**Work task**
How many lines in the entries below contain the word "area"? Answer with the number and nothing else.

=== Begin Enclosure ===

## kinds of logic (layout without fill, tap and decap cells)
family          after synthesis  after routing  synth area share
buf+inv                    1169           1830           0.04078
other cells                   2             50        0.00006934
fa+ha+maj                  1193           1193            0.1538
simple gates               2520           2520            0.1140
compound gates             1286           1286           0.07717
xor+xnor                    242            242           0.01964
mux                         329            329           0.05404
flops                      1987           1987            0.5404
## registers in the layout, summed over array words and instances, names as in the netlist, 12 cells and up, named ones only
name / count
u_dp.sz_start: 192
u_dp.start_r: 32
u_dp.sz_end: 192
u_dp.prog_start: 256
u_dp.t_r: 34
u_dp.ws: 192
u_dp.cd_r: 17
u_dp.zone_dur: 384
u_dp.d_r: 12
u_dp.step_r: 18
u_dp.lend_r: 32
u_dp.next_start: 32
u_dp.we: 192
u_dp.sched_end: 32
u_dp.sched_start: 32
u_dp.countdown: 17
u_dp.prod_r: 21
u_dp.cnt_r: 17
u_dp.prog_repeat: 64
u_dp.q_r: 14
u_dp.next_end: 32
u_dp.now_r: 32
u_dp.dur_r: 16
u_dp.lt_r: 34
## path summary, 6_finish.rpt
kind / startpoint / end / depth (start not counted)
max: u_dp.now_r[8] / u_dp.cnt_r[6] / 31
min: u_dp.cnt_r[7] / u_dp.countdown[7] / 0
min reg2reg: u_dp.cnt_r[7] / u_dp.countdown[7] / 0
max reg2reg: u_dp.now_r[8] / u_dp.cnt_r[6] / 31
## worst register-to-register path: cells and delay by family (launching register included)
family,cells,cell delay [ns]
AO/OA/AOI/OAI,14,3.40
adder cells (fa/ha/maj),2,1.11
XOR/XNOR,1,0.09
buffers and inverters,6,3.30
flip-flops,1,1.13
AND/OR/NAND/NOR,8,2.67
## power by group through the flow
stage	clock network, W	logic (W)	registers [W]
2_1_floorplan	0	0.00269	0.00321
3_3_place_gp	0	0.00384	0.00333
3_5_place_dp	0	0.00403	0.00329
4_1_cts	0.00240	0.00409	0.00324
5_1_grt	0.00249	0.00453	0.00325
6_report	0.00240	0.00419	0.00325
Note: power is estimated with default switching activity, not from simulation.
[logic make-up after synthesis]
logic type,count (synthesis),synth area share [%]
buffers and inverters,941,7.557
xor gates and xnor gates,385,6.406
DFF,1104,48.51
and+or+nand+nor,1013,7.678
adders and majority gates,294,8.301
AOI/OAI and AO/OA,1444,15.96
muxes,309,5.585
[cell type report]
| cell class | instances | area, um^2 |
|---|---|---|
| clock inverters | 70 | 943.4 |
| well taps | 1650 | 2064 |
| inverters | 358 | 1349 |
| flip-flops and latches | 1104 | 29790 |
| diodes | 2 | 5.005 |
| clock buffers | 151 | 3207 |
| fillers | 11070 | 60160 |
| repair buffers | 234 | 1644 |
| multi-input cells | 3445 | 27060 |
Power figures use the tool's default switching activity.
--- src/rtl/ppu_pkg.sv ---
`timescale 1ns / 1ps
// Shared types, constants and helpers for the palette pixel pack/unpack unit.
package ppu_pkg;

    localparam int PACKED_BITS       = 8;
    localparam int MAX_REPEAT        = 8;
    localparam int PALETTE_DEPTH_DEF = 256;
    localparam int QUEUE_DEPTH       = 2;
    localparam int CNT_W             = $clog2(PACKED_BITS + 1);
    localparam int REP_W             = 4;
    localparam int COLOR_W           = 32;

    localparam logic REG_BPP_CODE     = 1'b0;
    localparam logic REG_PALETTE_SIZE = 1'b1;

    typedef enum logic [1:0] {
        OP_WRITE  = 2'd0,
        OP_PACK   = 2'd1,
        OP_UNPACK = 2'd2,
        OP_NONE   = 2'd3
    } op_t;

    typedef enum logic [1:0] {
        CMD_WRITE  = 2'd0,
        CMD_PACK   = 2'd1,
        CMD_UNPACK = 2'd2
    } cmd_kind_t;

    typedef enum logic [1:0] {
        RK_WORD   = 2'd0,
        RK_PIXEL  = 2'd1,
        RK_STATUS = 2'd2
    } result_kind_t;

    typedef enum logic [2:0] {
        STAT_OK        = 3'd0,
        STAT_NOT_FOUND = 3'd1,
        STAT_IDX_WIDE  = 3'd2,
        STAT_IDX_RANGE = 3'd3,
        STAT_SHORT_RUN = 3'd4
    } status_t;

    typedef struct packed {
        cmd_kind_t              kind;
        logic [7:0]             entry;
        logic [COLOR_W-1:0]     rgba;
        logic [PACKED_BITS-1:0] word;
        logic [REP_W-1:0]       reps;
        logic                   end_of_run;
    } cmd_t;

    // largest index that fits one pixel at the given depth code
    function automatic logic [7:0] pixel_max(input logic [1:0] code);
        logic [7:0] m;
        begin
            case (code)
                2'd0:    m = 8'd1;
                2'd1:    m = 8'd3;
                2'd2:    m = 8'd15;
                default: m = 8'd255;
            endcase
            return m;
        end
    endfunction

endpackage
$ cat src/design/rgb_to_hsv_convert_unit.sv
// RGB to HSV conversion, one pixel word per clock while the output is not stalled.
//
// The input channel (s_valid, s_ready, s_data) takes one 8-bit RGB pixel per
// word. The result channel (m_valid, m_ready, m_data) returns hue in 1/64
// degree units, saturation in 1/4096 units and brightness equal to the
// largest channel. Words leave in the order they arrive, one result per pixel.
//
// The pipeline has 19 register stages: channel max/min, sector offset,
// hue scaling multiply, divider setup, and fifteen shift-subtract steps that
// each retire one quotient bit of the hue and, in the last thirteen, one bit
// of the saturation. A new pixel can be accepted every cycle while the output
// is not stalled.
//
// Each stage carries its own valid bit and moves forward whenever the stage
// after it is empty or moving, so a stall on m_ready fills empty stages first
// and s_ready drops only when every stage holds a word. Nothing is dropped or
// repeated during a stall.
//
// Reset (aresetn low at a clock edge) empties the pipeline; data in flight is
// discarded. There is no configuration.
module rgb_to_hsv_convert_unit (
    input  logic          aclk,
    input  logic          aresetn,
    input  logic          s_valid,
    output logic          s_ready,
    input  rhc_pkg::pixel_t s_data,
    output logic          m_valid,
    input  logic          m_ready,
    output rhc_pkg::hsv_t m_data
);

    // Stage map: 0 max/min, 1 sector offset, 2 multiply, 3 divider setup,
    // 4 onward one divide step each.
    localparam int FRONT_STAGES = 4;
    localparam int NUM_STAGES   = FRONT_STAGES + rhc_pkg::HUE_W;
    localparam int SAT_START    = rhc_pkg::HUE_W - rhc_pkg::SAT_W;

    typedef enum logic [1:0] {
        SECTOR_RED,
        SECTOR_GREEN,
        SECTOR_BLUE
    } sector_t;

    // One restoring division step on an 8-bit divisor: returns the quotient
    // bit on top of the new remainder.
    function automatic logic [rhc_pkg::CH_W:0] div_bit(
        input logic [rhc_pkg::CH_W-1:0] rem,
        input logic                     num_bit,
        input logic [rhc_pkg::CH_W-1:0] divisor
    );
        logic [rhc_pkg::CH_W:0] trial;
        logic [rhc_pkg::CH_W:0] diff;
        trial = {rem, num_bit};
        diff  = trial - {1'b0, divisor};
        if (trial >= {1'b0, divisor}) begin
            div_bit = {1'b1, diff[rhc_pkg::CH_W-1:0]};
        end else begin
            div_bit = {1'b0, trial[rhc_pkg::CH_W-1:0]};
        end
    endfunction

    logic [NUM_STAGES-1:0] vld_reg;
    logic [NUM_STAGES-1:0] stage_en;

    // Handshake and stage advance. A stage loads when it is empty or when the
    // stage after it is loading too.
    always_comb begin
        stage_en[NUM_STAGES-1] = !vld_reg[NUM_STAGES-1] || m_ready;
        for (int k = NUM_STAGES - 2; k >= 0; k--) begin
            stage_en[k] = !vld_reg[k] || stage_en[k+1];
        end
    end

    assign s_ready = stage_en[0];
    assign m_valid = vld_reg[NUM_STAGES-1];

    always_ff @(posedge aclk) begin
        if (!aresetn) begin
            vld_reg <= '0;
        end else begin
            if (stage_en[0]) begin
                vld_reg[0] <= s_valid;
            end
            for (int k = 1; k < NUM_STAGES; k++) begin
                if (stage_en[k]) begin
                    vld_reg[k] <= vld_reg[k-1];
                end
            end
        end
    end

    // Stage 0: largest and smallest channel, the sector with red winning
    // ties over green and green over blue, and the in-sector difference.
    logic [rhc_pkg::CH_W-1:0] a_mx_reg, a_mx_next;
    logic [rhc_pkg::CH_W-1:0] a_d_reg, a_d_next;
    sector_t                  a_sector_reg, a_sector_next;
    logic signed [rhc_pkg::CH_W:0] a_diff_reg, a_diff_next;
    logic [rhc_pkg::CH_W-1:0] a_mn;

    always_comb begin
        a_mx_next = s_data.red;
        a_mn      = s_data.red;
        if (s_data.green > a_mx_next) a_mx_next = s_data.green;
        if (s_data.blue > a_mx_next) a_mx_next = s_data.blue;
        if (s_data.green < a_mn) a_mn = s_data.green;
        if (s_data.blue < a_mn) a_mn = s_data.blue;
        a_d_next = a_mx_next - a_mn;

        priority if (s_data.red >= s_data.green && s_data.red >= s_data.blue) begin
            a_sector_next = SECTOR_RED;
            a_diff_next   = $signed({1'b0, s_data.green}) - $signed({1'b0, s_data.blue});
        end else if (s_data.green >= s_data.blue) begin
            a_sector_next = SECTOR_GREEN;
            a_diff_next   = $signed({1'b0, s_data.blue}) - $signed({1'b0, s_data.red});
        end else begin
            a_sector_next = SECTOR_BLUE;
            a_diff_next   = $signed({1'b0, s_data.red}) - $signed({1'b0, s_data.green});
        end
    end

    always_ff @(posedge aclk) begin
        if (stage_en[0]) begin
            a_mx_reg     <= a_mx_next;
            a_d_reg      <= a_d_next;
            a_sector_reg <= a_sector_next;
            a_diff_reg   <= a_diff_next;
        end
    end

    // Stage 1: add the sector offset (0, 2d or 4d) and wrap a negative hue
    // by a full turn of 6d.
    logic [rhc_pkg::CH_W-1:0]     b_mx_reg;
    logic [rhc_pkg::CH_W-1:0]     b_d_reg;
    logic [rhc_pkg::SCALED_W-1:0] b_scaled_reg, b_scaled_next;
    logic [rhc_pkg::SCALED_W-1:0] b_base;
    logic [rhc_pkg::SCALED_W-1:0] b_six_d;
    logic signed [rhc_pkg::SCALED_W+1:0] b_sum;
    logic signed [rhc_pkg::SCALED_W+1:0] b_wrapped;

    always_comb begin
        unique case (a_sector_reg)
            SECTOR_RED:   b_base = '0;
            SECTOR_GREEN: b_base = rhc_pkg::SCALED_W'({a_d_reg, 1'b0});
            SECTOR_BLUE:  b_base = rhc_pkg::SCALED_W'({a_d_reg, 2'b00});
            default:      b_base = '0;
        endcase
        b_six_d = rhc_pkg::SCALED_W'({a_d_reg, 2'b00}) + rhc_pkg::SCALED_W'({a_d_reg, 1'b0});
        b_sum   = $signed({2'b00, b_base}) + (rhc_pkg::SCALED_W + 2)'(a_diff_reg);
        if (b_sum < 0) begin
            b_wrapped = b_sum + $signed({2'b00, b_six_d});
        end else begin
            b_wrapped = b_sum;
        end
        b_scaled_next = b_wrapped[rhc_pkg::SCALED_W-1:0];
    end

    always_ff @(posedge aclk) begin
        if (stage_en[1]) begin
            b_mx_reg     <= a_mx_reg;
            b_d_reg      <= a_d_reg;
            b_scaled_reg <= b_scaled_next;
        end
    end

    // Stage 2: form both dividends.
    logic [rhc_pkg::CH_W-1:0]      c_mx_reg;
    logic [rhc_pkg::CH_W-1:0]      c_d_reg;
    logic [rhc_pkg::HUE_NUM_W-1:0] c_hue_num_reg, c_hue_num_next;
    logic [rhc_pkg::SAT_NUM_W-1:0] c_sat_num_reg, c_sat_num_next;

    assign c_hue_num_next = rhc_pkg::HUE_NUM_W'(b_scaled_reg)
                          * rhc_pkg::HUE_NUM_W'(rhc_pkg::HUE_SCALE);
    assign c_sat_num_next = rhc_pkg::SAT_NUM_W'(b_d_reg) << rhc_pkg::SAT_FRAC_BITS;

    always_ff @(posedge aclk) begin
        if (stage_en[2]) begin
            c_mx_reg      <= b_mx_reg;
            c_d_reg       <= b_d_reg;
            c_hue_num_reg <= c_hue_num_next;
            c_sat_num_reg <= c_sat_num_next;
        end
    end

    // Stage 3: divider setup. The dividend bits above the quotient width are
    // the starting remainder; if they already reach the divisor the quotient
    // would not fit and the result saturates to all ones.
    rhc_pkg::div_t div_reg [0:rhc_pkg::HUE_W];
    rhc_pkg::div_t div_init_next;
    logic [rhc_pkg::HUE_CMP_W-1:0] d_hue_hi;
    logic [rhc_pkg::SAT_CMP_W-1:0] d_sat_hi;

    always_comb begin
        d_hue_hi = rhc_pkg::HUE_CMP_W'(c_hue_num_reg[rhc_pkg::HUE_NUM_W-1:rhc_pkg::HUE_W]);
        d_sat_hi = rhc_pkg::SAT_CMP_W'(c_sat_num_reg[rhc_pkg::SAT_NUM_W-1:rhc_pkg::SAT_W]);

        div_init_next.h_div  = c_d_reg;
        div_init_next.h_rem  = d_hue_hi[rhc_pkg::CH_W-1:0];
        div_init_next.h_num  = c_hue_num_reg[rhc_pkg::HUE_W-1:0];
        div_init_next.h_zero = (c_d_reg == '0);
        div_init_next.h_ovf  = (d_hue_hi >= rhc_pkg::HUE_CMP_W'(c_d_reg));
        div_init_next.s_rem  = d_sat_hi[rhc_pkg::CH_W-1:0];
        div_init_next.s_num  = c_sat_num_reg[rhc_pkg::SAT_W-1:0];
        div_init_next.s_zero = (c_mx_reg == '0);
        div_init_next.s_ovf  = (d_sat_hi >= rhc_pkg::SAT_CMP_W'(c_mx_reg));
        div_init_next.value  = c_mx_reg;
    end

    always_ff @(posedge aclk) begin
        if (stage_en[FRONT_STAGES-1]) begin
            div_reg[0] <= div_init_next;
        end
    end

    // Divide steps. Every step retires one hue quotient bit; the saturation
    // quotient is shorter and starts late so both finish together.
    for (genvar i = 1; i <= rhc_pkg::HUE_W; i++) begin : g_div
        rhc_pkg::div_t          div_next;
        logic [rhc_pkg::CH_W:0] h_res;
        logic [rhc_pkg::CH_W:0] s_res;

        always_comb begin
            div_next = div_reg[i-1];
            h_res = div_bit(div_reg[i-1].h_rem, div_reg[i-1].h_num[rhc_pkg::HUE_W-1],
                            div_reg[i-1].h_div);
            s_res = div_bit(div_reg[i-1].s_rem, div_reg[i-1].s_num[rhc_pkg::SAT_W-1],
                            div_reg[i-1].value);
            div_next.h_rem = h_res[rhc_pkg::CH_W-1:0];
            div_next.h_num = {div_reg[i-1].h_num[rhc_pkg::HUE_W-2:0], h_res[rhc_pkg::CH_W]};
            if (i > SAT_START) begin
                div_next.s_rem = s_res[rhc_pkg::CH_W-1:0];
                div_next.s_num = {div_reg[i-1].s_num[rhc_pkg::SAT_W-2:0],
                                  s_res[rhc_pkg::CH_W]};
            end
        end

        always_ff @(posedge aclk) begin
            if (stage_en[FRONT_STAGES-1+i]) begin
                div_reg[i] <= div_next;
            end
        end
    end

    // Result: grey pixels have hue 0, black pixels saturation 0, and a
    // quotient that overflows its field is clamped to all ones.
    always_comb begin
        priority if (div_reg[rhc_pkg::HUE_W].h_zero) begin
            m_data.hue = '0;
        end else if (div_reg[rhc_pkg::HUE_W].h_ovf) begin
            m_data.hue = '1;
        end else begin
            m_data.hue = div_reg[rhc_pkg::HUE_W].h_num;
        end
        priority if (div_reg[rhc_pkg::HUE_W].s_zero) begin
            m_data.saturation = '0;
        end else if (div_reg[rhc_pkg::HUE_W].s_ovf) begin
            m_data.saturation = '1;
        end else begin
            m_data.saturation = div_reg[rhc_pkg::HUE_W].s_num;
        end
        m_data.brightness = div_reg[rhc_pkg::HUE_W].value;
    end

    // An empty output stage means every stage can advance.
    a_ready_when_out_empty: assert property (
        @(posedge aclk) disable iff (!aresetn)
        !m_valid |-> s_ready
    ) else $error("s_ready low while the output stage is empty");

    // Hue stays below one full turn.
    a_hue_range: assert property (
        @(posedge aclk) disable iff (!aresetn)
        m_valid |-> (m_data.hue < rhc_pkg::HUE_W'(360 << rhc_pkg::HUE_FRAC_BITS))
    ) else $error("hue at or above 360 degrees");

    // A black pixel has neither hue nor saturation.
    a_black_pixel: assert property (
        @(posedge aclk) disable iff (!aresetn)
        (m_valid && m_data.brightness == '0) |-> (m_data.hue == '0 && m_data.saturation == '0)
    ) else $error("black pixel with nonzero hue or saturation");

endmodule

=== End Enclosure ===

**Solution to the exercise**
3